● Data to use:
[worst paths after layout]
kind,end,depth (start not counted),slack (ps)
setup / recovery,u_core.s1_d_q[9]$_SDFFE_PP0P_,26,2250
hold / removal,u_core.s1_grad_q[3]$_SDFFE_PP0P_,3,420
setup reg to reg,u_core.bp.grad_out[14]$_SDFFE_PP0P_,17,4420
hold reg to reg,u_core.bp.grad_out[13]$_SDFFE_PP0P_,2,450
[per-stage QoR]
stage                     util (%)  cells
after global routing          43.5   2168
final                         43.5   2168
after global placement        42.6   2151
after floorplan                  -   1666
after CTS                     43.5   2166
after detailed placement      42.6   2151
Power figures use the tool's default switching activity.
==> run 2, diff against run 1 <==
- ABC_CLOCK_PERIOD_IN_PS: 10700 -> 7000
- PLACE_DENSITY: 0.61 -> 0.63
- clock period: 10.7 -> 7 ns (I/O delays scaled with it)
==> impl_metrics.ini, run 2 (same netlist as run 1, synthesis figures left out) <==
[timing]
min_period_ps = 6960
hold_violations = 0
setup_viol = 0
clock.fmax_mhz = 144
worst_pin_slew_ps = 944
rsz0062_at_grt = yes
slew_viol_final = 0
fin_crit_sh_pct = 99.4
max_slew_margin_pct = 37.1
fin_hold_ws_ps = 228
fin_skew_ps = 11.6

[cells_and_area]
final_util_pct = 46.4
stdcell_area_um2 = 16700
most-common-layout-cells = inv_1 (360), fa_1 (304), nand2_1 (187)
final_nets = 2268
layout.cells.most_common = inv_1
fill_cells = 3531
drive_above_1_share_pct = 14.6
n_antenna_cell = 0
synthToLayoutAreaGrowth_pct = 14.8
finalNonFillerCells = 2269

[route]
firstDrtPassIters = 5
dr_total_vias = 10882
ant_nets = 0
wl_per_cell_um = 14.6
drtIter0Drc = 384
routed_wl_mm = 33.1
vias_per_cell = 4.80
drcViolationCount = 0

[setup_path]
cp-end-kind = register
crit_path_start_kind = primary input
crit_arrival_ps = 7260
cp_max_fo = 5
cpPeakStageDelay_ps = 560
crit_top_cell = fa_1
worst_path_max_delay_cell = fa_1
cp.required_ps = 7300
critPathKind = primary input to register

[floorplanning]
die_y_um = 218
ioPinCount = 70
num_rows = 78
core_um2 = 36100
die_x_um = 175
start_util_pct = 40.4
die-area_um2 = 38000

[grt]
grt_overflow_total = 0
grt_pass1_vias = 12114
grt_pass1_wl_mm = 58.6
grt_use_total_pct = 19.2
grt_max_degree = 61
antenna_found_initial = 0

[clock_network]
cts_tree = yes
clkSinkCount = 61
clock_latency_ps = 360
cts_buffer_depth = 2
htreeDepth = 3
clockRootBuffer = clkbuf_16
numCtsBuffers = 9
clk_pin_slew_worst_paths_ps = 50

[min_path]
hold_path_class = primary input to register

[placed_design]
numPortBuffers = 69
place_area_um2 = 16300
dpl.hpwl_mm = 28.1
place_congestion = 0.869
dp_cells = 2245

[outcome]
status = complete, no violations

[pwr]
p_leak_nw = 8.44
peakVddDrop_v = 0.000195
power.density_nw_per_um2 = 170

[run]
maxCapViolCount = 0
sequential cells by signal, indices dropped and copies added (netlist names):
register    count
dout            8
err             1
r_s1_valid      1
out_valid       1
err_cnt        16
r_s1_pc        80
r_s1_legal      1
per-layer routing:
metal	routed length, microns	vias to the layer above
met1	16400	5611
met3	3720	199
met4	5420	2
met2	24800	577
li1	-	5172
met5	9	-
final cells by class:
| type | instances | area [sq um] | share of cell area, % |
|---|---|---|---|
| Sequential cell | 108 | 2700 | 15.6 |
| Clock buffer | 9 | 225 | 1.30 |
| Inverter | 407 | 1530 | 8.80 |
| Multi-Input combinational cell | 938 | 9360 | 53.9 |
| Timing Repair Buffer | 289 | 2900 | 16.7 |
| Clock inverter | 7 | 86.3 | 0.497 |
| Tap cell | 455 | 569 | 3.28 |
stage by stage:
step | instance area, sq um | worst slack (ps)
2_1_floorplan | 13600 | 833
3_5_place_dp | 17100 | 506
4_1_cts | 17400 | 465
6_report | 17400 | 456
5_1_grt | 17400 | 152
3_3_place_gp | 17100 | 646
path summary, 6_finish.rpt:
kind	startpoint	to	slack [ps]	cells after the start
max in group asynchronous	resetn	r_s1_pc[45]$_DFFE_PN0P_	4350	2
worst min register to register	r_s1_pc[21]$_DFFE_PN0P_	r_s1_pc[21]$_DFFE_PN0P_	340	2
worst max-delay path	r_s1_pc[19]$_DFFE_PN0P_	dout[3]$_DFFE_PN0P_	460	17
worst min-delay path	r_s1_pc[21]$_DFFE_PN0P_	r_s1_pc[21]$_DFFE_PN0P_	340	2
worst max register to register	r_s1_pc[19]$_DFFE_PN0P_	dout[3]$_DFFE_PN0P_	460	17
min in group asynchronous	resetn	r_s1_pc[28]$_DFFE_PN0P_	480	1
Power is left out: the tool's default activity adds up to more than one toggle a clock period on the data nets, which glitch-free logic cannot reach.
File: src/rtl/jtag_scan_sequencer.sv
// jtag_scan_sequencer: turns scan commands into TMS/TDI tick streams and gathers TDO
module jtag_scan_sequencer
  import jtag_pkg::*;
#(
  parameter int MAX_LEN = 32,
  parameter int CLK_DIV = 4,
  localparam int LENW = $clog2(MAX_LEN + 1)
) (
  input  logic               internal_clk,
  input  logic               tap_rst,
  input  logic               cmd_valid,
  output logic               cmd_ready,
  input  logic [1:0]         cmd_op,
  input  logic [LENW-1:0]    cmd_len,
  input  logic [MAX_LEN-1:0] cmd_data,
  output logic               rsp_valid,
  output logic [MAX_LEN-1:0] rsp_data,
  output logic               tap_clk_enable,
  output logic               tap_mode,
  output logic               tdi,
  input  logic               tdo
);
  localparam int IW = $clog2(MAX_LEN);
  seq_state_t state, nstate;
  jtag_op_t op_q, sel_op;
  logic [LENW-1:0] len_q, elen, sel_len, idx, nidx;
  logic [MAX_LEN-1:0] data_q, sel_data, cap;
  logic at_idle, accept, run, tick, last, tms_n, tdi_n;

  function automatic seq_state_t after(seq_state_t s, jtag_op_t op, logic [LENW-1:0] len);
    return s == S_RST_WALK ? (op == OP_RESET ? S_DONE :
                              op == OP_RUN_IDLE ? (len != '0 ? S_RTI : S_DONE) : S_PRE) :
           s == S_PRE ? S_SHIFT : s == S_SHIFT ? S_POST : S_DONE;
  endfunction

  function automatic logic [LENW-1:0] plen(seq_state_t s, jtag_op_t op, logic [LENW-1:0] len);
    return s == S_RST_WALK ? LENW'(WALK_TICKS) :
           s == S_PRE ? (op == OP_IR_SCAN ? LENW'(IR_PRE_TICKS) : LENW'(DR_PRE_TICKS)) :
           (s == S_SHIFT || s == S_RTI) ? len : LENW'(POST_TICKS);
  endfunction

  function automatic logic tms_of(seq_state_t s, logic [LENW-1:0] i, jtag_op_t op, logic [LENW-1:0] len);
    return s == S_RST_WALK ? WALK_TMS[i[2:0]] :
           s == S_PRE ? (op == OP_IR_SCAN ? IR_PRE_TMS[i[1:0]] : DR_PRE_TMS[i[1:0]]) :
           s == S_SHIFT ? i == len - 1'b1 :
           s == S_POST ? POST_TMS[i[0]] : 1'b0;
  endfunction

  assign accept = cmd_valid && cmd_ready;
  assign run = state != S_WAIT && state != S_DONE;
  assign tap_clk_enable = tick;
  assign elen = !is_scan(jtag_op_t'(cmd_op)) ? cmd_len :
                cmd_len == '0 ? LENW'(1) : cmd_len > LENW'(MAX_LEN) ? LENW'(MAX_LEN) : cmd_len;
  assign sel_op = accept ? jtag_op_t'(cmd_op) : op_q;
  assign sel_len = accept ? elen : len_q;
  assign sel_data = accept ? cmd_data : data_q;
  assign last = idx == plen(state, op_q, len_q) - 1'b1;
  // an unknown TAP position or an explicit RESET forces the walk first
  assign nstate = accept ? (!at_idle || sel_op == OP_RESET ? S_RST_WALK : after(S_RST_WALK, sel_op, sel_len)) :
                  last ? after(state, op_q, len_q) : state;
  assign nidx = accept || last ? '0 : idx + 1'b1;
  assign tms_n = tms_of(nstate, nidx, sel_op, sel_len);
  assign tdi_n = nstate == S_SHIFT && sel_data[nidx[IW-1:0]];

  jtag_tick_gen #(.CLK_DIV(CLK_DIV)) u_tick (
    .internal_clk(internal_clk),
    .tap_rst(tap_rst),
    .clear(accept),
    .run(run),
    .tick(tick)
  );

  always_ff @(posedge internal_clk) begin
    if (tap_rst) begin
      state <= S_WAIT;
      idx <= '0;
      at_idle <= 1'b0;
      cmd_ready <= 1'b0;
      rsp_valid <= 1'b0;
      rsp_data <= '0;
      tap_mode <= 1'b1;
      tdi <= 1'b0;
      cap <= '0;
      op_q <= OP_RESET;
      len_q <= '0;
      data_q <= '0;
    end else begin
      rsp_valid <= 1'b0;
      cmd_ready <= !accept && (state == S_WAIT || state == S_DONE);
      if (accept) begin
        op_q <= sel_op;
        len_q <= elen;
        data_q <= cmd_data;
        cap <= '0;
      end
      if (tick && state == S_SHIFT) cap[idx[IW-1:0]] <= tdo;
      if (accept || tick) begin
        state <= nstate;
        idx <= nidx;
        tap_mode <= tms_n;
        tdi <= tdi_n;
        if (nstate == S_DONE) begin
          rsp_valid <= 1'b1;
          rsp_data <= accept ? '0 : cap;
          at_idle <= 1'b1;
        end
      end else if (state == S_DONE) state <= S_WAIT;
    end
  end
endmodule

● Aim of the exercise: What is needed is a verbatim copy of every line in the records above from the one containing "hold_violations = 0" down to the one containing "start_util_pct = 40.4", both included, and nothing more.

● Response for this exercise:
hold_violations = 0
setup_viol = 0
clock.fmax_mhz = 144
worst_pin_slew_ps = 944
rsz0062_at_grt = yes
slew_viol_final = 0
fin_crit_sh_pct = 99.4
max_slew_margin_pct = 37.1
fin_hold_ws_ps = 228
fin_skew_ps = 11.6

[cells_and_area]
final_util_pct = 46.4
stdcell_area_um2 = 16700
most-common-layout-cells = inv_1 (360), fa_1 (304), nand2_1 (187)
final_nets = 2268
layout.cells.most_common = inv_1
fill_cells = 3531
drive_above_1_share_pct = 14.6
n_antenna_cell = 0
synthToLayoutAreaGrowth_pct = 14.8
finalNonFillerCells = 2269

[route]
firstDrtPassIters = 5
dr_total_vias = 10882
ant_nets = 0
wl_per_cell_um = 14.6
drtIter0Drc = 384
routed_wl_mm = 33.1
vias_per_cell = 4.80
drcViolationCount = 0

[setup_path]
cp-end-kind = register
crit_path_start_kind = primary input
crit_arrival_ps = 7260
cp_max_fo = 5
cpPeakStageDelay_ps = 560
crit_top_cell = fa_1
worst_path_max_delay_cell = fa_1
cp.required_ps = 7300
critPathKind = primary input to register

[floorplanning]
die_y_um = 218
ioPinCount = 70
num_rows = 78
core_um2 = 36100
die_x_um = 175
start_util_pct = 40.4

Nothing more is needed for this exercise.